Una crítica gastronómica debería de ser constructiva, valorada por los chefs y propietarios del restaurantes para mejorar. Pero la crítica más importante es la de los comensales, los clientes que a diario acuden al restaurante, y no la del crítico por muy preparado que este.
Yo particularmente como crítica gastronómica siempre me quedaré con la del auténtico Anton Ego al Restaurante Gusteau’s al final de la entrañable película Ratatouille.

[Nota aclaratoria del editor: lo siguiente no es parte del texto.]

### config.mk
export PLATFORM = sky130hd
export DESIGN_NAME = sgi_div_step
export DESIGN_NICKNAME = d
export VERILOG_FILES = /design/src/hdl/sgi_pkg.sv /design/src/hdl/sgi_div_step.sv
export SDC_FILE = /design/constraint.sdc
export NUM_CORES = 1
export LEC_CHECK = 0
export BUFFER_PORTS_ARGS = -buffer_cell sky130_fd_sc_hd__buf_2
export CAP_MARGIN = 20
export CORE_AREA = 2 2 291 293
export DETAILED_ROUTE_END_ITERATION = 8
export DIE_AREA = 0 0 293 295
export GPL_ROUTABILITY_DRIVEN = 0
export GPL_TIMING_DRIVEN = 0
export HOLD_SLACK_MARGIN = 0.15
export PLACE_DENSITY_LB_ADDON = 0.1
export RECOVER_POWER = 50
export SLEW_MARGIN = 20
export SYNTH_ARGS = -nofsm -noshare
export SYNTH_HDL_FRONTEND = slang
export SYNTH_SLANG_ARGS = --single-unit
### constraint.sdc
create_clock -name clk -period 8.2 [get_ports clk]
set_input_delay 0.41 -clock clk [delete_from_list [all_inputs] [get_ports clk]]
set_output_delay 0.41 -clock clk [all_outputs]
set_load 0.1 [all_outputs]
### src/hdl/sgi_pkg.sv
// Shared types, widths and register codes for the 2D segment intersection block.
// No dependencies; used by every module under hdl/.
package sgi_pkg;

  localparam int CRD_W = 32;      // coordinate width
  localparam int DIF_W = 33;      // exact coordinate difference
  localparam int PRD_W = 66;      // product of two differences
  localparam int CRS_W = 67;      // cross product
  localparam int MAG_W = 66;      // magnitude of a cross product
  localparam int THR_W = 32;
  localparam int TOL_W = 13;
  localparam int PRM_W = 17;      // output parameter width
  localparam int CFG_W = 32;
  localparam int IDX_W = 2;
  localparam int PARAM_FRAC_BITS_DEF = 16;

  localparam logic [IDX_W-1:0] REG_PARALLEL_THRESHOLD = 2'd0;
  localparam logic [IDX_W-1:0] REG_PARAM_TOLERANCE    = 2'd1;

  // Quotient width: covers 1.0 plus the largest tolerance.
  function automatic int quot_w(input int pfb);
    return ((pfb > TOL_W) ? pfb : TOL_W) + 1;
  endfunction

  // Side data that rides along the divider stages.
  typedef struct packed {
    logic                    par;
    logic                    neg_t;
    logic                    neg_s;
    logic                    ovf_t;
    logic                    ovf_s;
    logic signed [CRD_W-1:0] p1x;
    logic signed [CRD_W-1:0] p1y;
    logic signed [DIF_W-1:0] ux;
    logic signed [DIF_W-1:0] uy;
  } side_t;

endpackage

### src/hdl/sgi_div_step.sv
// One quotient bit of the two parallel restoring dividers, one register stage.
// Depends on sgi_pkg.
module sgi_div_step #(
  parameter int PFB = sgi_pkg::PARAM_FRAC_BITS_DEF
) (
  input  logic                                 clk,
  input  logic                                 rst_n,
  input  logic                                 en,
  input  logic                                 in_valid,
  input  logic [sgi_pkg::MAG_W+sgi_pkg::quot_w(PFB)-PFB-1:0] in_d,
  input  logic [sgi_pkg::MAG_W+sgi_pkg::quot_w(PFB)-PFB-1:0] in_rt,
  input  logic [sgi_pkg::MAG_W+sgi_pkg::quot_w(PFB)-PFB-1:0] in_rs,
  input  logic [sgi_pkg::quot_w(PFB)-1:0]      in_qt,
  input  logic [sgi_pkg::quot_w(PFB)-1:0]      in_qs,
  input  sgi_pkg::side_t                       in_side,
  output logic                                 out_valid,
  output logic [sgi_pkg::MAG_W+sgi_pkg::quot_w(PFB)-PFB-1:0] out_d,
  output logic [sgi_pkg::MAG_W+sgi_pkg::quot_w(PFB)-PFB-1:0] out_rt,
  output logic [sgi_pkg::MAG_W+sgi_pkg::quot_w(PFB)-PFB-1:0] out_rs,
  output logic [sgi_pkg::quot_w(PFB)-1:0]      out_qt,
  output logic [sgi_pkg::quot_w(PFB)-1:0]      out_qs,
  output sgi_pkg::side_t                       out_side
);

  localparam int QW  = sgi_pkg::quot_w(PFB);
  localparam int DDW = sgi_pkg::MAG_W + QW - PFB;

  logic v_r;
  logic [DDW-1:0] d_r, rt_r, rs_r;
  logic [QW-1:0] qt_r, qs_r;
  sgi_pkg::side_t side_r;

  logic [DDW:0] rt2, rs2, dx;
  logic ge_t, ge_s;

  assign dx   = {1'b0, in_d};
  assign rt2  = {in_rt, 1'b0};
  assign rs2  = {in_rs, 1'b0};
  assign ge_t = rt2 >= dx;
  assign ge_s = rs2 >= dx;

  always_ff @(posedge clk) begin
    if (!rst_n) begin
      v_r <= 1'b0;
    end else if (en) begin
      v_r <= in_valid;
    end
  end

  always_ff @(posedge clk) begin
    if (en) begin
      d_r    <= in_d;
      rt_r   <= ge_t ? DDW'(rt2 - dx) : DDW'(rt2);
      rs_r   <= ge_s ? DDW'(rs2 - dx) : DDW'(rs2);
      qt_r   <= {in_qt[QW-2:0], ge_t};
      qs_r   <= {in_qs[QW-2:0], ge_s};
      side_r <= in_side;
    end
  end

  assign out_valid = v_r;
  assign out_d     = d_r;
  assign out_rt    = rt_r;
  assign out_rs    = rs_r;
  assign out_qt    = qt_r;
  assign out_qs    = qs_r;
  assign out_side  = side_r;

endmodule

# After elaboration in Yosys (flattened, before gate mapping)

Cells that the tools add are included.

Bits in latches: 0
Output and inout bits: 371
Input bits: 374
Register bits after elaboration: 371
Word-level logic and storage cells: 23
Memory bits (read-only): 0
Memories: 0
RAM bits: 0

Divide/modulo/power cells: 0
Equality and inequality tests: 0
$add $sub $neg: 2
Bitwise logic cells: 0
$mul: 0
Multiplexer cells: 2
Order comparisons: 2
Reductions and logical operators: 0
Shift-type cells: 0

Operators by type and width:

| operator                                         | number |
|---|---|
| 68-bit by 67-bit >= comparator with 1-bit output | 2 |
| 67-bit two-way mux                               | 2 |
| 67-bit subtractor                                | 2 |

# Depth between registers and ports, before layout

Gate-level depths: netlist (run 1).

Depth after elaboration: 2
Mapped depth: 16
Gate-level depth less buffers: 13

# Least setup slack after synthesis (run 1)

Ideal clock, no wire load.

Path type: input to register
Start: in in_d[2] in the netlist's numbering
End: reg rs_r[38], in the netlist out_rs[38] (data pin)
Cell stages on the path: 13
Slack: 4.962 ns
Setup time: 0.260 ns
Data required time: 7.940 ns
Arrival time: 2.979 ns
Buffers on the path: 2
Path through: inv_1 ha_1 nor2b_1 o31ai_2 a211oi_1 o2111ai_1 nand2_1 a21o_1 a21o_2 a21oi_4 buf_4 buf_4 mux2_2

Word-level cells in the longest chain between the ends: 2
Elaborated cells between the ends (all ways): 3
Classes of those cells: add/sub: 1; order compare: 1; mux: 1

Ends and longest elaborated chain:

| element                                                                                      | line                                   | text |
|---|---|---|
| from (decl)                                                                                  | sgi_div_step.sv:10                     | `input logic [sgi_pkg::MAG_W+sgi_pkg::quot_w(PFB)-PFB-1:0] in_d,` |
| 67-bit subtractor / 68-bit by 67-bit >= comparator with 1-bit output (equally long branches) | sgi_div_step.sv:54, sgi_div_step.sv:40 |  |
| 67-bit two-way mux *                                                                         | sgi_div_step.sv:54                     | `rs_r <= ge_s ? DDW'(rs2 - dx) : DDW'(rs2);` |
| to (signal assigned)                                                                         | sgi_div_step.sv:54                     |  |
| to (decl)                                                                                    | sgi_div_step.sv:29                     | `logic [DDW-1:0] d_r, rt_r, rs_r;` |

Every way passes the cells marked *; elsewhere a longest branch is shown, timed or not.
A chain may end at the register's enable or synchronous reset.

# Worst setup path after layout (run 1)

Start: in en
End: reg side_r (netlist bit out_side[50]) (enable)

RTL lines:

| element              | line               | text |
|---|---|---|
| from (decl)          | sgi_div_step.sv:8  | `input logic en,` |
| to (signal assigned) | sgi_div_step.sv:57 | `side_r <= in_side;` |
| to (decl)            | sgi_div_step.sv:31 | `sgi_pkg::side_t side_r;` |

No word-level cell between the ends.

==> summary.txt, run 1 <==
Status
  • Run status: finished with violations
  • Failing checks: capacitance limit, slew limit

Floorplan
  • Die W: 293 um
  • Core Region: 83,160 sq um
  • Die H: 295 um
  • FP Rows: 106
  • Initial Util: 0.2535
  • Die area: 86,440 sq um
  • Ports: 745

Min path
  • HP Class: primary input to register
  • Worst Hold Depth: 3
  • Worst hold start: in_rt[58]
  • WHS Endpoint: out_rt[59]

Worst setup path
  • CP endpoint kind: register
  • Worst path required time: 8.25 ns
  • Crit-path leading delay family: buffers and inverters
  • CP max FO: 98
  • Crit path largest cell delay: 3.75 ns
  • Worst path slowest cell: clkbuf_1
  • CP most frequent cell: clkbuf_1
  • R2r endpoint: out_valid
  • Worst R2R Setup Slack: 7.05 ns
  • Buffer and inverter count on the worst path: 2
  • CP Launch Type: primary input
  • Worst r2r src: out_valid
  • R2R depth: 3
  • Worst Path Class, Setup: primary input to register
  • CP arrival: 5.98 ns
  • CP cell instances: clkbuf_1 -> clkbuf_1

Clock network
  • CTS tree: yes
  • TritonCTS Buffers: 46
  • Clock Path Buffers: 3
  • Worst-skew pair later-pin latency: 0.57 ns
  • CTS Sinks: 371
  • CTS clk-pin slew, worst paths: 0.06 ns
  • CTS H-tree lvls: 2
  • Root Buffer: clkbuf_16

STA
  • Final min period: 5.935 ns
  • Worst Tran Pin Value: 5.221 ns
  • Fin crit share: 0.7237
  • Final WS setup: 2.265 ns
  • Setup violations, final: 0
  • Slew Viols, Final: 188
  • Clock Skew: 0 ns
  • RSZ-0062 raised after global routing: no
  • Count of final hold-check violations: 0
  • Sum of negative setup slack: 0 ns
  • Fmax: 0.1685 GHz
  • Slew margin rel.: -2.480

Power
  • Switch share: 0.4372
  • Psw: 0.003289 W
  • Internal power: 0.004234 W
  • Sequential power share: 0.321
  • Share of total power in the clock network: 0.281
  • LEAKAGE: 13.25 nW
  • VDD IR max: 178.0 uV
  • Pwr Total: 0.007523 W
  • Pwr per Cell Area: 243.0 nW/um^2
  • Logic pwr share: 0.398

Global route
  • Vias in the first global route: 20.66k
  • Initial antenna violation count: 13
  • Largest net degree at the start of global routing: 99
  • First-pass GRT wire length: 136.0 mm
  • Gr usage total: 0.2109
  • Total congestion overflow: 0

Flow run
  • Max_cap viols: 3

Route
  • Vias/cell: 4.780
  • Via count: 20.17k
  • DRT Pass-1 Iters: 6
  • WL per Instance: 22.58 um
  • Final ANT Viol Nets: 0
  • DR iter-0 viols: 1,284
  • DR DRC count: 0
  • Final Routed Wirelength: 95.30 mm

Logic synthesis
  • Post-synthesis sequential area ratio: 0.5280
  • Net Count, Synth: 2,490
  • Mean Syn Cell Area: 10.65 sq um
  • Synth area leaders: edfxtp_1 53%, ha_1 8.0%, o21ai_0 4.5%, nand2_1 4.1%, a21oi_1 3.9%
  • Mapped Cells: 1,980
  • #FFs+latches synth: 371
  • Leading area contributor after synthesis: edfxtp_1
  • Async S/R FF share, synth: 0
  • Synth cell types: 74
  • Primary FF master, synth: edfxtp_1
  • Synth warn: 0
  • Post-Syn Area: 21,080 sq um
  • Top-area cell type share of the netlist area: 0.5271
  • Number of flops mapped to enable cells by yosys: 370

Placed design
  • Port bufs: 742
  • Pre-CTS WS: 3.159 ns
  • DPL Wire Length: 77.53 mm

Cells and area
  • Core Util, Final: 0.3723
  • Layout cells sized above 1: 0.2562
  • # nets final: 3,612
  • Layout Area Growth over Synthesis: 46.87%
[logic make-up after synthesis]
family	synth area share
AOI/OAI and AO/OA	0.1819
xor gates and xnor gates	0.04820
buffers and inverters	0.03935
adders and majority gates	0.08144
and+or+nand+nor	0.1175
muxes	0.003502
DFF	0.5280
[cell usage in the layout (no fill, tap or decap), drive strengths merged, types with 13 or more instances in the layout]
cell type / instances
xnor2: 62
edfxtp: 370
clkinv: 23
a211oi: 18
ha: 134
xor2: 54
nand4: 46
o21bai: 32
nor2b: 14
buf: 714
and2: 13
dlygate4sd3: 328
o31ai: 17
nand3: 31
or3: 13
a21o: 93
inv: 109
a21oi: 164
nor3: 20
and3: 18
nand2: 231
o21ai: 203
nor2: 90
clkbuf: 174
a31oi: 21
[layer usage]
metal  vias up  routed length (um)  GRT usage
met5         -                 109          0
met4        16                3053    0.06391
met3       119                5665    0.04473
met2       695               47510     0.3774
met1      9734               38960     0.2529
li1       9607                   -          -
[through the flow]
step	instance area, sq um	hold slack [ns]	instances
after floorplan	21080	0.5089	1980
after global placement	26140	0.4933	3802
after detailed placement	26270	0.5152	3806
after CTS	31090	0.1501	4218
after global routing	30960	0.1721	4219
final	30960	0.1849	4220
[cell type report]
type,instances,area [sq um]
fillers,8447,52200
inverters,107,401.6
multi-input cells,1408,9120
well taps,1080,1351
plain buffers,94,427.9
repair buffers,1074,6978
clock buffers,48,1159
flip-flops and latches,371,11130
diodes,2,5.005
clock inverters,36,386.6
[how the worst max path moves through the flow]
stage                        end    start  slack, ns  depth (start not counted)
floorplan             out_rs[38]  in_d[2]       4.96                         13
global placement       out_valid       en       0.83                          3
detailed placement    out_rs[38]  in_d[2]       3.16                         14
CTS                   out_rs[38]  in_d[2]       3.20                         15
global route        out_side[50]       en       1.72                          2
finish              out_side[50]       en       2.27                          2
[power by group through the flow]
| stage | clock network [W] | registers (W) | logic (W) |
|---|---|---|---|
| floorplan | 0 | 0.00395 | 0.000672 |
| global placement | 0 | 0.00247 | 0.00288 |
| detailed placement | 0 | 0.00245 | 0.00288 |
| CTS | 0.00219 | 0.00241 | 0.00302 |
| global route | 0.00224 | 0.00243 | 0.00315 |
| finish | 0.00211 | 0.00241 | 0.00300 |
[registers in the layout, indices dropped and copies added (netlist names)]
signal and cells:
out_rt 67, out_qs 17, out_qt 17, out_side 135, out_valid 1, out_d 67, out_rs 67
[synth_stat cells, types with 4 or more instances]
master     instances
a211o_1            4
a211oi_1          17
a21boi_0          10
a21o_1            92
a21oi_1          163
a31o_2             4
a31oi_1           21
a41oi_1            5
and2_1            13
and3_1            18
and4_1            10
buf_2             23
buf_4             10
clkbuf_1          59
edfxtp_1         370
ha_1             134
inv_1            106
mux2i_1            4
nand2_1          231
nand2b_1           9
nand3_1           31
nand4_1           45
nor2_1            90
nor2b_1           14
nor3_1            20
nor4_1             6
o2111ai_1          6
o211ai_1           8
o21a_1            11
o21ai_0          190
o21ai_1           12
o21bai_1          32
o31a_1             4
o31ai_1           16
or2_2              5
or3_1             12
or4_1              8
xnor2_1           62
xor2_1            54
[repair_timing]
action | in CTS | in global routing
hold endpoints to repair | 327 | 0
hold buffers | 328 | 0
gates resized for setup | 0 | 0
buffers inserted | 0 | 0
No activity file was read; power rests on OpenSTA's default activity.
==> run 2, diff against run 1 <==
Clock period 8.2 ns to 4.75 ns, I/O delays scaled along.
==> run 2 against run 1 <==
Against the previous run: the flow still finishes with violations (capacitance limit, slew limit); highest routed layer unchanged; via count up 0.54%; hold slack better by 0.025 ns; first-iteration DRC count up 0.31%; global-route usage about the same; critical endpoint is now out_rs[65]; total power up 73%; sequential cell count unchanged; clock power up 73%.
==> summary.txt, run 2 (synthesis results as in run 1) <==
Placed design
  • Pre-CTS WS: -0.1184 ns (was 3.159 ns)
  • Port bufs: 742 (unchanged)
  • Post-Place Cells: 3,806 (unchanged)
  • DPL Wire Length: 77.53 mm (unchanged)
  • Area after DPL: 26,270 sq um (unchanged)

Clock network
  • Clock Path Buffers: 3 (unchanged)
  • CTS tree: yes (unchanged)
  • Worst-skew pair later-pin latency: 0.57 ns (about the same)
  • TritonCTS Buffers: 46 (unchanged)
  • CTS clk-pin slew, worst paths: 0.06 ns (about the same)
  • CTS Sinks: 371 (unchanged)
  • CTS H-tree lvls: 2 (unchanged)
  • Root Buffer: clkbuf_16 (unchanged)

Cells and area
  • Core Util, Final: 0.3756 (was 0.3723)
  • Max reg flops: 135 (unchanged)
  • Design area: 31,230 sq um (was 30,960 sq um)
  • Filler cell count: 8,501 (was 8,447)
  • Layout Area Growth over Synthesis: 48.17% (was 46.87%)
  • Post-route non-filler standard cell count: 4,265 (was 4,220)
  • Commonest non-fill, non-tap cells in the layout: 562 x buf_2, 370 x edfxtp_1, 368 x dlygate4sd3_1 (was 700 x buf_2, 370 x edfxtp_1, 328 x dlygate4sd3_1)
  • Layout cells sized above 1: 0.2105 (was 0.2562)
  • # nets final: 3,652 (was 3,612)
  • Commonest non-fill, non-tap cell in the layout: buf_2 (unchanged)

STA
  • Fmax: 0.2171 GHz
  • Final min period: 4.606 ns
  • Slew margin rel.: -0.6804 (was -2.480)
  • Fin crit share: 0.9697
  • Worst Tran Pin Value: 2.521 ns (was 5.221 ns)
  • Final WS setup: 0.1441 ns (was 2.265 ns)
  • Slew Viols, Final: 43 (was 188)
  • Count of final hold-check violations: 0 (unchanged)
  • RSZ-0062 raised after global routing: no (unchanged)
  • Clock Skew: 0 ns (unchanged)
  • Setup violations, final: 0 (unchanged)

Worst setup path
  • Worst r2r src: out_valid (unchanged)
  • Worst R2R Setup Slack: 3.60 ns (was 7.05 ns)
  • CP cell instances: dlygate4sd3_1 -> buf_2 -> inv_1 -> ha_1 -> clkbuf_1 -> a21oi_1 -> o21ai_0 -> a211oi_1 -> nand3_1 -> o211ai_1 -> a21oi_1 -> o311ai_0 -> a21boi_0 -> o31ai_1 (was clkbuf_1 -> clkbuf_1)
  • Crit path largest cell delay: 0.73 ns (was 3.75 ns)
  • CP arrival: 4.97 ns (was 5.98 ns)
  • Worst path required time: 5.11 ns (was 8.25 ns)
  • CP endpoint kind: register (unchanged)
  • CP most frequent cell: a21oi_1 (was clkbuf_1)
  • CP Launch Type: primary input (unchanged)
  • Worst Path Class, Setup: primary input to register (unchanged)
  • Worst path slowest cell: a211oi_1 (was clkbuf_1)
  • CP max FO: 8 (was 98)
  • R2r endpoint: out_valid (unchanged)
  • R2R depth: 3 (unchanged)

Floorplan
  • FP Rows: 106 (unchanged)
  • Die H: 295 um (unchanged)
  • Initial Util: 0.2535 (unchanged)
  • Core Region: 83,160 sq um (unchanged)
  • Die W: 293 um (unchanged)
  • Ports: 745 (unchanged)
  • Die area: 86,440 sq um (unchanged)

Route
  • Via count: 20.28k (was 20.17k)
  • WL per Instance: 22.45 um (was 22.58 um)
  • Final ANT Viol Nets: 0 (unchanged)
  • DR iter-0 viols: 1,288 (was 1,284)
  • Final Routed Wirelength: 95.77 mm (was 95.30 mm)
  • DR DRC count: 0 (unchanged)
  • DRT Pass-1 Iters: 6 (unchanged)
  • Vias/cell: 4.755 (was 4.780)

Global route
  • Routing usage on met3: 0.03977 (was 0.04473)
  • GR peak layer: met2 (unchanged)
  • Gr usage total: 0.2114 (was 0.2109)
  • First-pass GRT wire length: 136.6 mm (was 136.0 mm)
  • Met1 Resource Use GR: 0.2567 (was 0.2529)
  • Total congestion overflow: 0 (unchanged)
  • Largest net degree at the start of global routing: 99 (unchanged)
  • Initial antenna violation count: 9 (was 13)
  • Vias in the first global route: 20.81k (was 20.66k)
  • Met2 Use GR: 0.3804 (was 0.3774)

Status
  • Run status: finished with violations (unchanged)
  • Failing checks: capacitance limit, slew limit (unchanged)

Power
  • LEAKAGE: 13.05 nW (was 13.25 nW)
  • VDD IR max: 311.8 uV (was 178.0 uV)
  • Pwr Total: 0.01299 W (was 0.007523 W)
  • Pwr per Cell Area: 416.0 nW/um^2 (was 243.0 nW/um^2)

Min path
  • WHS Endpoint: out_rs[15] (was out_rt[59])
  • HP Class: primary input to register (unchanged)
  • Worst Hold Depth: 3 (unchanged)
  • Worst hold start: in_rs[14] (was in_rt[58])

Flow run
  • Max_cap viols: 1 (was 3)
[run 2: changes by cell type in the layout (fill, tap and decap cells not counted), moves of 5 or more]
cell	delta
buf_2	-138
clkbuf_1	+136
diode_2	+5
dlygate4sd3_1	+40
[run 2: what timing repair did]
action / 4_1_cts / 5_1_grt
setup buffers: 0 / 0
hold endpoints to repair: 407 / 0
endpoints found under the setup margin: 0 / 12
hold buffers: 368 / 0
gates resized for setup: 0 / 1
[run 2: cell type report]
| type | instances | area, sq um | share of cell area |
|---|---|---|---|
| repair buffers | 1114 | 7233 | 0.2316 |
| diodes | 7 | 17.52 | 0.0005608 |
| well taps | 1080 | 1351 | 0.04326 |
| multi-input cells | 1408 | 9126 | 0.2922 |
| clock buffers | 48 | 1159 | 0.03709 |
| plain buffers | 94 | 427.9 | 0.01370 |
| clock inverters | 36 | 386.6 | 0.01238 |
| inverters | 107 | 401.6 | 0.01286 |
| flip-flops and latches | 371 | 11130 | 0.3564 |
[run 2: worst max-delay path by stage]
| stage | startpoint | end | slack [ns] |
|---|---|---|---|
| 5_1_grt | in_d[10] | out_rs[38] | 0.05 |
| 3_3_place_gp | en | out_valid | -2.45 |
| 2_1_floorplan | in_d[2] | out_rs[38] | 1.68 |
| 4_1_cts | in_d[0] | out_rs[38] | 0.01 |
| 6_report | in_d[24] | out_rs[65] | 0.14 |
| 3_5_place_dp | in_d[2] | out_rs[38] | -0.12 |
[run 2: worst max-delay path: cells and delay by family]
| family | cells | cell delay [ns] |
|---|---|---|
| compound gates | 8 | 3.13 |
| fa+ha+maj | 1 | 0.25 |
| buf+inv | 4 | 1.05 |
| simple gates | 1 | 0.28 |
[run 2: per-stage QoR]
step                      hold WS (ns)  TNS (ns)
after floorplan                 0.3364         0
after global placement          0.4159   -866.31
after detailed placement        0.4156   -0.3942
after CTS                       0.2008         0
after global routing            0.2362         0
final                           0.2099         0
[run 2: routing by layer]
layer  vias to the layer above  wire (um)
met5                         -         13
met1                      9790      39330
met3                        99       5712
met2                       689      48000
li1                       9699          -
met4                         2       2713
[run 2: power by group]
part / total (W) / switching [W] / internal [W]
combinational: 0.00518 / 0.00410 / 0.00108
sequential: 0.00416 / 0.000102 / 0.00406
clock: 0.00365 / 0.00149 / 0.00216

En muchos sentidos, el trabajo de un crítico es fácil. Arriesgamos poco porque gozamos de una posición que está por encima de los que exponen su trabajo y asumimos nuestro criterio. Nos regodeamos en las críticas negativas que son divertidas de escribir y de leer. Pero el hecho más amargo que debemos de afrontar los críticos, es que a la hora de la verdad, cualquier producto mediocre tiene probáblemente más sentido que la crítica en que lo tachamos de basura. Pero hay veces en la que un crítico realmente se arriesga, en pro del descubrimiento y la defensa de algo nuevo. El mundo es hostil para los nuevos talentos y las nuevas creaciones, lo nuevo necesita amigos. Anoche yo viví una nueva experiencia, una comida extraordinaria precedente de alguien singularmente inesperado. Afirmar que tanto la comida como el cocinero han cuestionado mis ideas preconcebidas sobre la buena cocina, sería quedarse muy corto. Me han estremecido hasta lo más profundo. En el pasado nunca oculté mi desdén sobre el lema del Chef Gusteau: Cualquiera puede cocinar. Pero me doy cuenta que no había comprendido lo que realmente quería decir con ello. No es que cualquiera pueda ser un artísta sino que los grandes artistas pueden proceder de cualquier lugar. Resulta difícil imaginar orígenes más humildes de los del genio que cocina hoy en Gusteau y que en opinión de un servidor es nada menos que el mejor chef de Francia. Volveré pronto a Gusteau hambriento de más creaciones."- Anton Ego.